'Brutal' COVID-19 third wave hits Africa as vaccination slows | Inquirer News

‘Brutal’ COVID-19 third wave hits Africa as vaccination slows

/ 02:30 PM June 25, 2021

vAn health care worker registers a caregiver of the SAVF Evanna Tehuis old age home ahead of a vaccination run with Pfizer vaccines near Klerksdorp, on May 19, 2021. South Africa is resuming its COVID-19 coronavirus Phase 2 vaccination rollout programme which targets vulnerable groups who are 60 years and older. (Photo by Michele Spatari / AFP)

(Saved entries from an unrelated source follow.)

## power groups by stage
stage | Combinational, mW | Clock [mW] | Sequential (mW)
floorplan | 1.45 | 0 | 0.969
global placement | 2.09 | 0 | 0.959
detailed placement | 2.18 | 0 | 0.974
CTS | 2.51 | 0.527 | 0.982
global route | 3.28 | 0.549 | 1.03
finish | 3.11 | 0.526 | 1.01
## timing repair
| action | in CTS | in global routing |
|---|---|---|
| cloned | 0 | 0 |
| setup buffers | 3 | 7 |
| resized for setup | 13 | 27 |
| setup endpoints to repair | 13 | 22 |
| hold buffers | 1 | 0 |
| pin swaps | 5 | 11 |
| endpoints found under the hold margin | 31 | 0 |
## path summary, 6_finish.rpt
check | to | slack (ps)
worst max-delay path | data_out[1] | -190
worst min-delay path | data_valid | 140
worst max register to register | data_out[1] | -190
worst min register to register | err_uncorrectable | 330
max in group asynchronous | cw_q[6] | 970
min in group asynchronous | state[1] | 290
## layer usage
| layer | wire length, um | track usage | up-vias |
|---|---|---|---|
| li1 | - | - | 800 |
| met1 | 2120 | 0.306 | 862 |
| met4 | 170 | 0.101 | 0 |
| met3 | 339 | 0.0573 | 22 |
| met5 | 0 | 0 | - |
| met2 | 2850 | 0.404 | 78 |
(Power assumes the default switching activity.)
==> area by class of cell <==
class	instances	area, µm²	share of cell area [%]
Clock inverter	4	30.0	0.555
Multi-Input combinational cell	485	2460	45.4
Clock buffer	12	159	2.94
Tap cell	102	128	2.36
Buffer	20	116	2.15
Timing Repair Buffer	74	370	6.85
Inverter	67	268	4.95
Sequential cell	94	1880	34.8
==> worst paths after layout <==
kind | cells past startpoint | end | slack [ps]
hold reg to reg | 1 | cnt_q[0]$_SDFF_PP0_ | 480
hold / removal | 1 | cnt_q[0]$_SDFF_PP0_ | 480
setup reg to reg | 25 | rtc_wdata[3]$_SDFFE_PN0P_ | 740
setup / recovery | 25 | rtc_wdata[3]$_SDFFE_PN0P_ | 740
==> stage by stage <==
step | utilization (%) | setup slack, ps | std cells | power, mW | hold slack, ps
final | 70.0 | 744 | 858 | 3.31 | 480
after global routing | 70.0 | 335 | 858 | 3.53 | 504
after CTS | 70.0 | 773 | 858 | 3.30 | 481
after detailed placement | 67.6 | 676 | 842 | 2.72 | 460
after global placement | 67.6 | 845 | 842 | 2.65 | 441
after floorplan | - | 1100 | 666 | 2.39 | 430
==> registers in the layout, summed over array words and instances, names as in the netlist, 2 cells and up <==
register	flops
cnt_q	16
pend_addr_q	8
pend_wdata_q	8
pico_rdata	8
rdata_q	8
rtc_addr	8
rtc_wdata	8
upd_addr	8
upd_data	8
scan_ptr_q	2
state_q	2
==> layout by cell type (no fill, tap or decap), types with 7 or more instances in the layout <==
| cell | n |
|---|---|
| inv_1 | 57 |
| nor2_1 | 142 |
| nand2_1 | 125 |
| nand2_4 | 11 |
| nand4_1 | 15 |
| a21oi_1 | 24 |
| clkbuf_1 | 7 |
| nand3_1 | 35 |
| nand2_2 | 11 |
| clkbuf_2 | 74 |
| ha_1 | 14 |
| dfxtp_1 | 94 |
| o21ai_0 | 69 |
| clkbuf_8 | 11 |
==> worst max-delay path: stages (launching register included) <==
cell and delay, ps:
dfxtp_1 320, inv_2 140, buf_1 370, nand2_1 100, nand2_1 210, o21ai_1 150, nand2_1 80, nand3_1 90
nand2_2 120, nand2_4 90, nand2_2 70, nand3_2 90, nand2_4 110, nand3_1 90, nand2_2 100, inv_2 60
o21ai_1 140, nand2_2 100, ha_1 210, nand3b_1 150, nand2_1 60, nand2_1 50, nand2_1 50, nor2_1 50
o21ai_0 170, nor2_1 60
$ cat src/rtl/inc_arbiter.sv
// Four-requester round-robin front end sharing one 16-bit incrementer.
// Ports: clk, reset (async high), req_valid/req_a/req_ready (requests),
//        rsp_valid/rsp_ready/rsp_out/rsp_id/rsp_wrap (result), grant_count.
module inc_arbiter #(
    parameter int WIDTH = 16
) (
    input  logic               clk,
    input  logic               reset,
    input  logic [3:0]         req_valid,
    input  logic [4*WIDTH-1:0] req_a,
    output logic [3:0]         req_ready,
    output logic               rsp_valid,
    input  logic               rsp_ready,
    output logic [WIDTH-1:0]   rsp_out,
    output logic [1:0]         rsp_id,
    output logic               rsp_wrap,
    output logic [15:0]        grant_count
);

    typedef enum logic {
        EMPTY = 1'b0,
        FULL  = 1'b1
    } state_t;

    state_t           state;
    logic [1:0]       last_grant;
    logic [1:0]       winner;
    logic [1:0]       idx;
    logic             found;
    logic             accept;
    logic [WIDTH-1:0] operand;
    logic [WIDTH-1:0] inc_out;
    logic             inc_wrap;

    // Round-robin search: offsets 1..4 from last_grant; offset 4 wraps
    // back to last_grant itself so it is considered last.
    always_comb begin
        found  = 1'b0;
        winner = last_grant;
        idx    = '0;
        for (int k = 1; k <= 4; k++) begin
            idx = last_grant + 2'(k);
            if (!found && req_valid[idx]) begin
                found  = 1'b1;
                winner = idx;
            end
        end
    end

    // Reset gates accept so no grant is offered while reset is held.
    assign accept = found && !reset
                    && (state == EMPTY || rsp_ready);

    assign req_ready = accept ? (4'b0001 << winner) : 4'b0000;

    // Shared incrementer fed by the granted operand.
    assign operand  = req_a[winner*WIDTH +: WIDTH];
    assign inc_out  = operand + WIDTH'(1);
    assign inc_wrap = &operand;

    assign rsp_valid = (state == FULL);

    always_ff @(posedge clk or posedge reset) begin
        if (reset) begin
            state       <= EMPTY;
            last_grant  <= 2'd3;
            rsp_out     <= '0;
            rsp_id      <= '0;
            rsp_wrap    <= 1'b0;
            grant_count <= '0;
        end else begin
            case (state)
                EMPTY: begin
                    if (accept) begin
                        state <= FULL;
                    end
                end
                FULL: begin
                    if (rsp_ready && !accept) begin
                        state <= EMPTY;
                    end
                end
                default: state <= EMPTY;
            endcase
            if (accept) begin
                rsp_out     <= inc_out;
                rsp_id      <= winner;
                rsp_wrap    <= inc_wrap;
                last_grant  <= winner;
                grant_count <= grant_count + 16'd1;
            end
        end
    end

endmodule
$ cat src/rtl/row_result_streamer_pkg.sv
// Shared parameters and state encoding for the row result streamer.
package row_result_streamer_pkg;

    localparam int ACCUMULATOR_SIZE = 32;
    localparam int ROW_ID_SIZE      = 4;

    typedef enum logic [1:0] {
        ST_IDLE,
        ST_CLR,
        ST_RUN,
        ST_DONE
    } state_t;

endpackage

$ cat src/rtl/row_result_streamer_fifo.sv
// Two-entry FIFO holding row sums (with their index) between the RAM
// read port and the stream output.
module skid_fifo2 #(
    parameter int W = 8
) (
    input  logic         clk,
    input  logic         rst,
    input  logic         push,
    input  logic [W-1:0] push_data,
    input  logic         pop,
    output logic [W-1:0] head,
    output logic [1:0]   occ
);

    logic [W-1:0] mem [2];
    logic         wp;
    logic         rp;

    always_ff @(posedge clk) begin
        if (push) begin
            mem[wp] <= push_data;
        end
    end

    always_ff @(posedge clk) begin
        if (rst) begin
            wp  <= 1'b0;
            rp  <= 1'b0;
            occ <= 2'd0;
        end else begin
            if (push) begin
                wp <= ~wp;
            end
            if (pop) begin
                rp <= ~rp;
            end
            occ <= occ + {1'b0, push} - {1'b0, pop};
        end
    end

    assign head = mem[rp];

endmodule

$ cat src/rtl/row_result_streamer.sv
// Drains the row accumulator RAM into the argmax tracker and latches the
// winning row index at the end of the pass.
module row_result_streamer
    import row_result_streamer_pkg::*;
#(
    parameter int ACC_W = ACCUMULATOR_SIZE,
    parameter int ROW_W = ROW_ID_SIZE
) (
    input  logic                    clk,
    input  logic                    rst,
    input  logic                    start,
    input  logic [ROW_W:0]          num_rows,
    output logic                    rd_en,
    output logic [ROW_W-1:0]        rd_addr,
    input  logic [ACC_W-1:0]        rd_data,
    output logic                    tracker_clr,
    output logic                    stream_valid,
    input  logic                    stream_ready,
    output logic signed [ACC_W-1:0] stream,
    output logic [ROW_W-1:0]        index,
    input  logic [ROW_W-1:0]        max_index,
    output logic                    busy,
    output logic                    done,
    output logic [ROW_W-1:0]        result_index
);

    state_t                   state;
    state_t                   state_nx;
    logic [ROW_W:0]           cnt;
    logic [ROW_W:0]           addr;
    logic [ROW_W:0]           sent;
    logic                     inflight;
    logic [ROW_W-1:0]         addr_q;
    logic [1:0]               occ;
    logic [ACC_W+ROW_W-1:0]   head;
    logic                     issue;
    logic                     pop;
    logic                     credit;

    skid_fifo2 #(
        .W(ACC_W + ROW_W)
    ) u_fifo (
        .clk      (clk),
        .rst      (rst),
        .push     (inflight),
        .push_data({addr_q, rd_data}),
        .pop      (pop),
        .head     (head),
        .occ      (occ)
    );

    // A read is only launched if its data is sure to find a free slot.
    assign credit = ({1'b0, occ} + {2'b0, inflight}) < (3'd2 + {2'b0, pop});
    assign issue  = (state == ST_RUN) && (addr < cnt) && credit;

    assign stream_valid = !rst && (occ != 2'd0);
    assign pop          = stream_valid && stream_ready;
    assign stream       = stream_valid ? head[ACC_W-1:0] : '0;
    assign index        = stream_valid ? head[ACC_W +: ROW_W] : '0;
    assign rd_en        = !rst && issue;
    assign rd_addr      = rd_en ? addr[ROW_W-1:0] : '0;
    assign tracker_clr  = !rst && (state == ST_CLR);
    assign busy         = !rst && (state != ST_IDLE);
    assign done         = !rst && (state == ST_DONE);

    always_comb begin
        state_nx = state;
        unique case (state)
            ST_IDLE: if (start) state_nx = ST_CLR;
            ST_CLR:  state_nx = (cnt == '0) ? ST_DONE : ST_RUN;
            ST_RUN:  if (pop && (sent + 1'b1 == cnt)) state_nx = ST_DONE;
            ST_DONE: state_nx = ST_IDLE;
            default: state_nx = ST_IDLE;
        endcase
    end

    always_ff @(posedge clk) begin
        if (rst) begin
            state        <= ST_IDLE;
            cnt          <= '0;
            addr         <= '0;
            sent         <= '0;
            inflight     <= 1'b0;
            addr_q       <= '0;
            result_index <= '0;
        end else begin
            state    <= state_nx;
            inflight <= issue;
            if (issue) begin
                addr   <= addr + 1'b1;
                addr_q <= addr[ROW_W-1:0];
            end
            if ((state == ST_IDLE) && start) begin
                cnt  <= num_rows;
                addr <= '0;
                sent <= '0;
            end
            if (pop) begin
                sent <= sent + 1'b1;
            end
            if (state == ST_DONE) begin
                result_index <= max_index;
            end
        end
    end

endmodule

$ cat config.mk
export PLATFORM = sky130hd
export DESIGN_NAME = row_result_streamer
export DESIGN_NICKNAME = d
export VERILOG_FILES = /design/src/rtl/row_result_streamer_pkg.sv /design/src/rtl/row_result_streamer_fifo.sv /design/src/rtl/row_result_streamer.sv
export SDC_FILE = /design/constraint.sdc
export NUM_CORES = 1
export LEC_CHECK = 0
export CAP_MARGIN = 20
export CORE_UTILIZATION = 46
export CTS_BUF_LIST = sky130_fd_sc_hd__clkbuf_16
export DETAILED_ROUTE_END_ITERATION = 6
export PLACE_DENSITY = 0.8
export SYNTH_ARGS = -nofsm -noshare
export SYNTH_HDL_FRONTEND = slang
export SYNTH_SLANG_ARGS = --single-unit
$ cat constraint.sdc
create_clock -name clk -period 2.7 [get_ports clk]
set_clock_uncertainty 0.05 [all_clocks]
set_input_delay 0.54 -clock clk [delete_from_list [all_inputs] [get_ports clk]]
set_output_delay 0.54 -clock clk [all_outputs]
set_load 0.005 [all_outputs]
==> flow_metrics.py, run 1 <==
metrics = {
    "timing": {
        "post-route-period-util": 1.00,
        "period_needed_ps": 2700,
        "hold_viol_final": 0,
        "worst_slack_ps": -3.90,
        "setup_viol": 3,
        "drv_slew": 0,
        "relSlewSlack": 0.429,
        "rsz0062_at_grt": "yes",
        "max_freq_mhz": 370,
        "worst-slew-pin-transition_ps": 857,
    },
    "synthesis": {
        "ys_top_cells_by_count": "edfxtp_1, nor2_1, mux2i_1, dfxtp_1, nand2_1",
        "synth_async_sr_flop_share": 0,
        "yosys_warnings": 0,
        "synth.top_cell.area_share": 0.494,
        "yosysTopAreaCell": "edfxtp_1",
        "synth_area_leaders": "edfxtp_1, dfxtp_1, mux2i_1",
        "yosysSeqAreaShare": 0.636,
        "ys_types": 42,
        "syn_area_um2": 4370,
        "ys_ff_latch": 103,
        "synth_flop_cell": "edfxtp_1",
        "avgSynthCellArea_um2": 12.8,
        "synth_cells": 341,
        "synth-edff-count": 72,
        "synth_most_common_cell": "edfxtp_1",
        "syn_nets": 400,
    },
    "routing": {
        "ant_nets": 0,
        "initialDrtViolationCount": 96,
        "route.detailed.drc": 0,
        "first_pass_iters": 4,
        "routed_wl_mm": 8.97,
        "via_per_inst": 4.98,
        "wl_per_cell_um": 15.1,
        "vias": 2955,
    },
    "global_routing": {
        "overflow": 0,
        "antenna_found_initial": 0,
        "grt_pass1_wl_mm": 14.2,
        "grt_pass1_vias": 2894,
        "track_usage": 0.187,
        "grt_max_degree": 37,
    },
    "placement": {
        "dpl.hpwl_mm": 5.53,
        "place_congestion": 0.783,
        "dpl_cell_area_um2": 5540,
        "dp_cells": 562,
        "port_buffers": 93,
    },
    "critical_path": {
        "critical_path_class": "reg2out",
        "required_ps": 2110,
        "r2r_cells": 15,
        "rr_endpoint": "addr[3]$_SDFFE_PP0N_",
        "critPathArrivalTime_ps": 2110,
        "rrSetupSlack_ps": 160,
        "path_max_fanout": 2,
        "crit_path_start_kind": "flop",
        "r2r-start": "cnt[1]$_SDFFE_PP0P_",
        "endpoint_kind": "primary output",
    },
    "floorplanning": {
        "initial_core_util": 0.473,
        "core_region_area_um2": 9240,
        "ios": 94,
        "die_y_um": 99.5,
        "num_rows": 35,
        "fp.dieW_um": 99.5,
        "die_area_um2": 9900,
    },
    "worst_hold_path": {
        "hold_start": "addr_q[2]$_SDFFE_PP0N_",
        "min_path_cells": 0,
        "hold_end": "u_fifo.mem[0][34]$_DFFE_PP_",
        "hp-class": "reg2reg",
    },
    "clock_network": {
        "cts_made_buffers": 9,
        "clk_pin_slew_ps": 70,
        "cts_tree": "yes",
        "cts_hold_buf": 0,
        "cts_max_path_buffers": 2,
        "cts_htree_levels": 3,
        "cts.sinks": 103,
        "clock_latency_ps": 330,
        "cts_root_buffer": "clkbuf_16",
    },
    "pwr": {
        "leakagePower_nw": 2.24,
        "ir_drop_v": 0.000441,
        "powerDensity_nw_per_um2": 644,
    },
    "cells_and_area": {
        "fin_nets": 518,
        "finalNonFillerCells": 593,
        "layout-drive-gt1-share": 0.164,
        "final_area_um2": 6010,
        "diodes": 0,
        "areaGrowthSynthToFinish_pct": 37.5,
    },
    "run": {
        "cap_violations": 0,
    },
    "status": {
        "outcome": "finished with violations",
        "violations": "setup timing",
    },
}
-- how the worst max path moves through the flow --
stage | from | end | slack (ps) | depth (start not counted)
floorplan | inflight$_SDFF_PP0_ | u_fifo.mem[0][0]$_DFFE_PP_ | 180 | 1
global placement | stream_ready | rd_addr[0] | -380 | 8
detailed placement | stream_ready | rd_addr[3] | -440 | 8
CTS | inflight$_SDFF_PP0_ | addr[3]$_SDFFE_PP0N_ | -130 | 19
global route | u_fifo.occ[0]$_SDFF_PP0_ | rd_addr[0] | -100 | 8
finish | cnt[1]$_SDFFE_PP0P_ | rd_addr[1] | -4 | 9
-- sequential cells by signal, summed over array words and instances (netlist names), 2 cells and up, named ones only --
register      cells
u_fifo.mem       72
addr              5
cnt               5
sent              5
addr_q            4
result_index      4
state             2
u_fifo.occ        2
-- cell families (layout without fill, tap and decap cells) --
logic type	after synthesis	after routing	share of synthesized area
simple gates	110	110	0.116
compound gates	27	27	0.0452
fa+ha+maj	14	14	0.0401
buf+inv	28	151	0.0309
flops	103	103	0.636
mux	47	47	0.108
xor+xnor	12	12	0.0240
-- power by group --
| group | total [W] | internal (W) | switching (W) |
|---|---|---|---|
| logic | 0.000843 | 0.000439 | 0.000404 |
| clock network | 0.00120 | 0.000636 | 0.000568 |
| registers | 0.00183 | 0.00177 | 0.0000558 |
-- routing by layer --
layer / vias to the layer above / track usage / part of all wire
met4: 0 / 0.0690 / 0.012
met2: 94 / 0.321 / 0.49
li1: 1440 / - / -
met3: 11 / 0.0365 / 0.045
met5: - / 0 / 0
met1: 1410 / 0.236 / 0.45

A health care worker registers a caregiver of the SAVF Evanna Tehuis old age home ahead of a vaccination run with Pfizer vaccines near Klerksdorp, on May 19, 2021. South Africa is resuming its COVID-19 coronavirus Phase 2 vaccination rollout programme which targets vulnerable groups who are 60 years and older. (AFP)

JOHANNESBURG, South Africa  – Africa is facing a vicious coronavirus resurgence, with unprecedented hospital admissions and fatalities pushing health facilities to the brink as the continent falls far behind in the global vaccination drive.

With just under 5.3 million reported cases and around 139,000 deaths among its nearly 1.3 billion people, Africa is still the world’s least-affected continent after Oceania, according to an AFP tally.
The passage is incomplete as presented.